▶ [Prompt] Respond with the count alone after checking every line in the material below for "segment".

★ ★ ★

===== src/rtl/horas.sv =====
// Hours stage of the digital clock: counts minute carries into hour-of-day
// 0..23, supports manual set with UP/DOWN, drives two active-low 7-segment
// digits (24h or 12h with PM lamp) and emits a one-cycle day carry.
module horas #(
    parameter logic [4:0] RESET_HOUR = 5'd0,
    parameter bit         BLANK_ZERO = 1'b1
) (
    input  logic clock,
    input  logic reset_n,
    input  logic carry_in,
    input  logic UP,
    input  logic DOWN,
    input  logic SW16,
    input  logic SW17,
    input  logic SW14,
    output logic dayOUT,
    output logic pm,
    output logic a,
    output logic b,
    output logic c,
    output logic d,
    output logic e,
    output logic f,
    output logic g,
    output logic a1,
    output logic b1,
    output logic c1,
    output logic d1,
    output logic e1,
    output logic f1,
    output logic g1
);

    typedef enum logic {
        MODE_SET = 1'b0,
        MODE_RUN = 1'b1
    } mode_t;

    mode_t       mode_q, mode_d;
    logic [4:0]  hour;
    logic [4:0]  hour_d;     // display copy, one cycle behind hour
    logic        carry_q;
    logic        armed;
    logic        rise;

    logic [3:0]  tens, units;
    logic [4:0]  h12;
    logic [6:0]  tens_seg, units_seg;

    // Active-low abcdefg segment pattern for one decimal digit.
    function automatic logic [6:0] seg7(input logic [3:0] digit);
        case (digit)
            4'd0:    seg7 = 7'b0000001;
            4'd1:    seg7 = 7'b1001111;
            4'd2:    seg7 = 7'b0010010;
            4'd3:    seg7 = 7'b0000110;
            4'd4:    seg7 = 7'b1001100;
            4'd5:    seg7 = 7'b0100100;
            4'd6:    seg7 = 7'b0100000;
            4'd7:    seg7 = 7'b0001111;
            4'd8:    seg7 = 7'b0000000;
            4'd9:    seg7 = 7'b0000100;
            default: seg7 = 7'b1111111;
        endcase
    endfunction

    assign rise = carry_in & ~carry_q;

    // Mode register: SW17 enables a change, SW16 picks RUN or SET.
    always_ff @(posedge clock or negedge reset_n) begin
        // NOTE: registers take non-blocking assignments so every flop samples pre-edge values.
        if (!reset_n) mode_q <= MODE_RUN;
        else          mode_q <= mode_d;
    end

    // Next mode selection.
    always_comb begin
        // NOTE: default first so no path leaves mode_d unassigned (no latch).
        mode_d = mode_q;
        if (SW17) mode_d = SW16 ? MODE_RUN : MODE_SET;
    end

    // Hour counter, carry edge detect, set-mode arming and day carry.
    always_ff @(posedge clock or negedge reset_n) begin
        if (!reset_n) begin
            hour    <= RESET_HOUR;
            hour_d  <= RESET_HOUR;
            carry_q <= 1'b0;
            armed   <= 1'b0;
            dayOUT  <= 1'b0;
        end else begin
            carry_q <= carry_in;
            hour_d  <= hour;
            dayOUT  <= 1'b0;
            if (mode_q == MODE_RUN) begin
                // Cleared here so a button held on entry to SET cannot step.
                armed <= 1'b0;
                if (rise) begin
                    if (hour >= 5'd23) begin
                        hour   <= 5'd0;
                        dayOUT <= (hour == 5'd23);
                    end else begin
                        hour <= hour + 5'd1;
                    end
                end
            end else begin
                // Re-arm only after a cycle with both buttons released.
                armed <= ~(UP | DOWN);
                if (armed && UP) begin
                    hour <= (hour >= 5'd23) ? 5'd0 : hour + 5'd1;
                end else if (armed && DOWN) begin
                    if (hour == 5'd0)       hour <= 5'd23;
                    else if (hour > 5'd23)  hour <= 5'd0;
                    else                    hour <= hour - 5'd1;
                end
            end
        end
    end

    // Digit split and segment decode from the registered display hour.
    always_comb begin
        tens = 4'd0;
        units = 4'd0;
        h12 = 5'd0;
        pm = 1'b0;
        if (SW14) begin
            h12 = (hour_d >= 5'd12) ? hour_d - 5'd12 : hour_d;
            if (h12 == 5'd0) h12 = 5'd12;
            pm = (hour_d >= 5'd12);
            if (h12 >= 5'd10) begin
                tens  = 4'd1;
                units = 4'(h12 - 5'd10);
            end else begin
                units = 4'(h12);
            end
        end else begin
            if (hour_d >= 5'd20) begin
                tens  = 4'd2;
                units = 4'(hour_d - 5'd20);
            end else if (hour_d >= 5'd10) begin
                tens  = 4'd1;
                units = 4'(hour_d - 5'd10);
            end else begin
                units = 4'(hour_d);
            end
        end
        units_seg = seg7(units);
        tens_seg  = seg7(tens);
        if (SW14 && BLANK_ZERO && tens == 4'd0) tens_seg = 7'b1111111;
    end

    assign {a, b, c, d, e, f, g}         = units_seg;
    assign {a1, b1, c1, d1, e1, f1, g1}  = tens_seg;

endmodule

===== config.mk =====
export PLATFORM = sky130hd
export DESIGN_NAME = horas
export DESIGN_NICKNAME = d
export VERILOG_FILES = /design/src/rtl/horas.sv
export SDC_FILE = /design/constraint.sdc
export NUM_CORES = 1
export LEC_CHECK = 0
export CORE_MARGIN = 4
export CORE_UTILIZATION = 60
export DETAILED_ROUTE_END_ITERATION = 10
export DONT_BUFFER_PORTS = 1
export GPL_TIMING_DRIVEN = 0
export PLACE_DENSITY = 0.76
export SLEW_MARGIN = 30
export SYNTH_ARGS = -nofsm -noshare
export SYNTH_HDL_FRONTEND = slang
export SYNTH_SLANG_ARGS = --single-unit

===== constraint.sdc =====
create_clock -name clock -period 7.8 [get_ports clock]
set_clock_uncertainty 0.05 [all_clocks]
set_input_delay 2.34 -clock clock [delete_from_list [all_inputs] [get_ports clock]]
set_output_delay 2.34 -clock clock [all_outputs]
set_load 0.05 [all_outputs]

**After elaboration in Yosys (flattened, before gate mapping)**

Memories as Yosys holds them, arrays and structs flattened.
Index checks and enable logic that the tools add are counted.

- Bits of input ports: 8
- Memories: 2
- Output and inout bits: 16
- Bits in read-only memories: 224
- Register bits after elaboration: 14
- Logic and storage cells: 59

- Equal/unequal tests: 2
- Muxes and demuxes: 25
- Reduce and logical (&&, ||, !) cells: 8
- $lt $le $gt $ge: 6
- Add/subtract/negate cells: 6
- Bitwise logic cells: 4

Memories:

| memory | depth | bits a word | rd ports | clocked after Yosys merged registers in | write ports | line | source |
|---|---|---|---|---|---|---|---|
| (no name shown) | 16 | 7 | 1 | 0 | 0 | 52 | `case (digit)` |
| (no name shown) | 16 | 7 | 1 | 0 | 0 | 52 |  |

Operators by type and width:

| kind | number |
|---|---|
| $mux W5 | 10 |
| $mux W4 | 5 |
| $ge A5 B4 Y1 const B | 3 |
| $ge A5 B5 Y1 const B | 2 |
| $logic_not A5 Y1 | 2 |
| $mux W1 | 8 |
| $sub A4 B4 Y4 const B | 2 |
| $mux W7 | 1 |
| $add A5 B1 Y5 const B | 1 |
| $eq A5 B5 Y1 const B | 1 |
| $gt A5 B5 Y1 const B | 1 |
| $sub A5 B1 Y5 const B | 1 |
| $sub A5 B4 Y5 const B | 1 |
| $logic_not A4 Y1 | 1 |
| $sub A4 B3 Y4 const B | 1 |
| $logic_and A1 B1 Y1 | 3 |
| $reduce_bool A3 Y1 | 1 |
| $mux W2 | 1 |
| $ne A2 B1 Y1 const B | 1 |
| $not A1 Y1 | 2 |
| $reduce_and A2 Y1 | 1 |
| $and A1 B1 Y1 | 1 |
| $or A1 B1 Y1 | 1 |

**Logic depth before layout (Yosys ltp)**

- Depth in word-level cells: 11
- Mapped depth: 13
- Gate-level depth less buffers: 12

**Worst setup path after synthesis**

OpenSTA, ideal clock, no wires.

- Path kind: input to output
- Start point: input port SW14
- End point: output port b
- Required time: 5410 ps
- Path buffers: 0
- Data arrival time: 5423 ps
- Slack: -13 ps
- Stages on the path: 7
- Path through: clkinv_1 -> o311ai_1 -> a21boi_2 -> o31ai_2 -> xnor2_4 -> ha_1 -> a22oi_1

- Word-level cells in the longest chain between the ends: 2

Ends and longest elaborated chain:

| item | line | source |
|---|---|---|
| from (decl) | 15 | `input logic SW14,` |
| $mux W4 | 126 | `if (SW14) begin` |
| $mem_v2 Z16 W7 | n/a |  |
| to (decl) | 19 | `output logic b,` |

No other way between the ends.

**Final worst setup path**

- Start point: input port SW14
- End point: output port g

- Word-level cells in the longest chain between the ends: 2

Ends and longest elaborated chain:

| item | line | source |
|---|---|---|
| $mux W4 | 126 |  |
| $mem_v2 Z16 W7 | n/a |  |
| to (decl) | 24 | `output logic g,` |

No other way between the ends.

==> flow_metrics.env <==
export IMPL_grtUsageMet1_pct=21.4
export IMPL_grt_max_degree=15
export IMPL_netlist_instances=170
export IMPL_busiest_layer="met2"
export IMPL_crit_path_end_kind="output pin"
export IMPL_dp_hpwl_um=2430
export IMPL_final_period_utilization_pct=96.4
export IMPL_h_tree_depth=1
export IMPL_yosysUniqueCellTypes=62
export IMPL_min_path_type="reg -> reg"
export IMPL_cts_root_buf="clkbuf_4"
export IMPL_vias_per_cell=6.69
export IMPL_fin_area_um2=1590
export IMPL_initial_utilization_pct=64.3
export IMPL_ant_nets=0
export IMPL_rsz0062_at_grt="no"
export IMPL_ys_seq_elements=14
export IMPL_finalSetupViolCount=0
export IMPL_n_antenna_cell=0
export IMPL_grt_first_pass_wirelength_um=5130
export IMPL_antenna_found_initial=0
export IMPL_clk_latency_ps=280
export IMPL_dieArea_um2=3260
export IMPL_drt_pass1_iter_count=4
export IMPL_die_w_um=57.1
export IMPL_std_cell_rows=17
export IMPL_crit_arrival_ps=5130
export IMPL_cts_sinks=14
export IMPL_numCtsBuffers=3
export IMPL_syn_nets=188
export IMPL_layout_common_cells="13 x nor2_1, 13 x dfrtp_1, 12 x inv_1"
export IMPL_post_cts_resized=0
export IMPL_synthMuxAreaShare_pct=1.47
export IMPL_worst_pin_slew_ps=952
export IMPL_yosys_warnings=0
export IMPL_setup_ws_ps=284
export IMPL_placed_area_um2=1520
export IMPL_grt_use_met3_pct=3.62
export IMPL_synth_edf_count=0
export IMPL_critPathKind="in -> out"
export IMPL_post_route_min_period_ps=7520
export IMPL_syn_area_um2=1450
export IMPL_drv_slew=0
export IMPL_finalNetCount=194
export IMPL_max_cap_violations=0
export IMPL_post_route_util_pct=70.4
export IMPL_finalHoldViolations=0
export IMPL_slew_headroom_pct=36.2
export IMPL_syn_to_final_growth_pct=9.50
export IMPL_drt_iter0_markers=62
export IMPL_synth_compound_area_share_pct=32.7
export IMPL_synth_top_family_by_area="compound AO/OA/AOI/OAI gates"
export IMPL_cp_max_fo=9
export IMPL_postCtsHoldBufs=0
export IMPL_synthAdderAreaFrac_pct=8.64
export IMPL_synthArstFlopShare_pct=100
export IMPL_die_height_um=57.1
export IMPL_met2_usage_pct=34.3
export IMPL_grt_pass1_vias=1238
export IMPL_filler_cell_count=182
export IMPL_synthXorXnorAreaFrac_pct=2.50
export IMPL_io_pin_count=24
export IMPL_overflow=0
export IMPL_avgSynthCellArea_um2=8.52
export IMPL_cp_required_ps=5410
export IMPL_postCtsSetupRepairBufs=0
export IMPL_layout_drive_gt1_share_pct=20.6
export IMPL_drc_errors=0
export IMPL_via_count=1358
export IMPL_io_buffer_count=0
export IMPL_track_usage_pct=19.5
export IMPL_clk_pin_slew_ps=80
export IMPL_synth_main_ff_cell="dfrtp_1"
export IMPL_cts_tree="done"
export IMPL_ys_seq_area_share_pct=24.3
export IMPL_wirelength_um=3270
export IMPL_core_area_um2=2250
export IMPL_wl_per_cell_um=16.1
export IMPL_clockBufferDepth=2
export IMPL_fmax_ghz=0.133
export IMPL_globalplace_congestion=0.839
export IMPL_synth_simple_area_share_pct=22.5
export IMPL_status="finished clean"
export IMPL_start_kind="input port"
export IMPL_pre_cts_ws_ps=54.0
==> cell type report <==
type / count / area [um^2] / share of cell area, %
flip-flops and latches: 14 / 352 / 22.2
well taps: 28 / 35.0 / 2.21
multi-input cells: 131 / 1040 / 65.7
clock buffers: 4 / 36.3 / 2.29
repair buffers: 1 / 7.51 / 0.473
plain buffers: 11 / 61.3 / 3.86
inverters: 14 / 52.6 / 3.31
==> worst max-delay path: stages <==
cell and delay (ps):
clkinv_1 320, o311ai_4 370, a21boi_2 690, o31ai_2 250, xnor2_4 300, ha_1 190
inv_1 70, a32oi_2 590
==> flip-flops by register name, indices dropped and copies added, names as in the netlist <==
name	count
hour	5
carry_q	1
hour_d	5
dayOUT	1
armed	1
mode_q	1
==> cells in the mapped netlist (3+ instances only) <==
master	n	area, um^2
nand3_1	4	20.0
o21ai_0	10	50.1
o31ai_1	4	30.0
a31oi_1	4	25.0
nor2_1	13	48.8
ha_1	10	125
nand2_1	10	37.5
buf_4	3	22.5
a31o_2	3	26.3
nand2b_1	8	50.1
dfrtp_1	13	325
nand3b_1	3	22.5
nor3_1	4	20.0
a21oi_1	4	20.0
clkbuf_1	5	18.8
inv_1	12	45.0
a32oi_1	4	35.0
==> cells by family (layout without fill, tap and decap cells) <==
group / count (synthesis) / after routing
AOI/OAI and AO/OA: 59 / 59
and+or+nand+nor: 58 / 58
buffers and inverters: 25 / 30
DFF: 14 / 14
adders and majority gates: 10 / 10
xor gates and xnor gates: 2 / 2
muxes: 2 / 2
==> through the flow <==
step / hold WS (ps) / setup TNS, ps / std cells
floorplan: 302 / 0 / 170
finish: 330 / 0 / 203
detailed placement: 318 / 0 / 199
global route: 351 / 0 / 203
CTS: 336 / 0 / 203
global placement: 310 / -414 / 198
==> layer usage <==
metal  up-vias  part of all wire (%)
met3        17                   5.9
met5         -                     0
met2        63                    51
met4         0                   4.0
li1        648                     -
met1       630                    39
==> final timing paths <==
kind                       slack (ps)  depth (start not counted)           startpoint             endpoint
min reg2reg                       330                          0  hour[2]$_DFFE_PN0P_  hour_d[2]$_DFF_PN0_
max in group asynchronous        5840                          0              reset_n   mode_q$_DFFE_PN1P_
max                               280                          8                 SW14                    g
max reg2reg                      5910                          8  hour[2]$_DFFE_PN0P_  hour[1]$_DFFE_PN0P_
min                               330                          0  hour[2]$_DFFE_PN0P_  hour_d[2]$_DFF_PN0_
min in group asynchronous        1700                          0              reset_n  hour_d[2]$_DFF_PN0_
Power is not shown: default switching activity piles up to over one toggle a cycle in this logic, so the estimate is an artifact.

★ ★ ★

▶ [Solution for this exercise] 3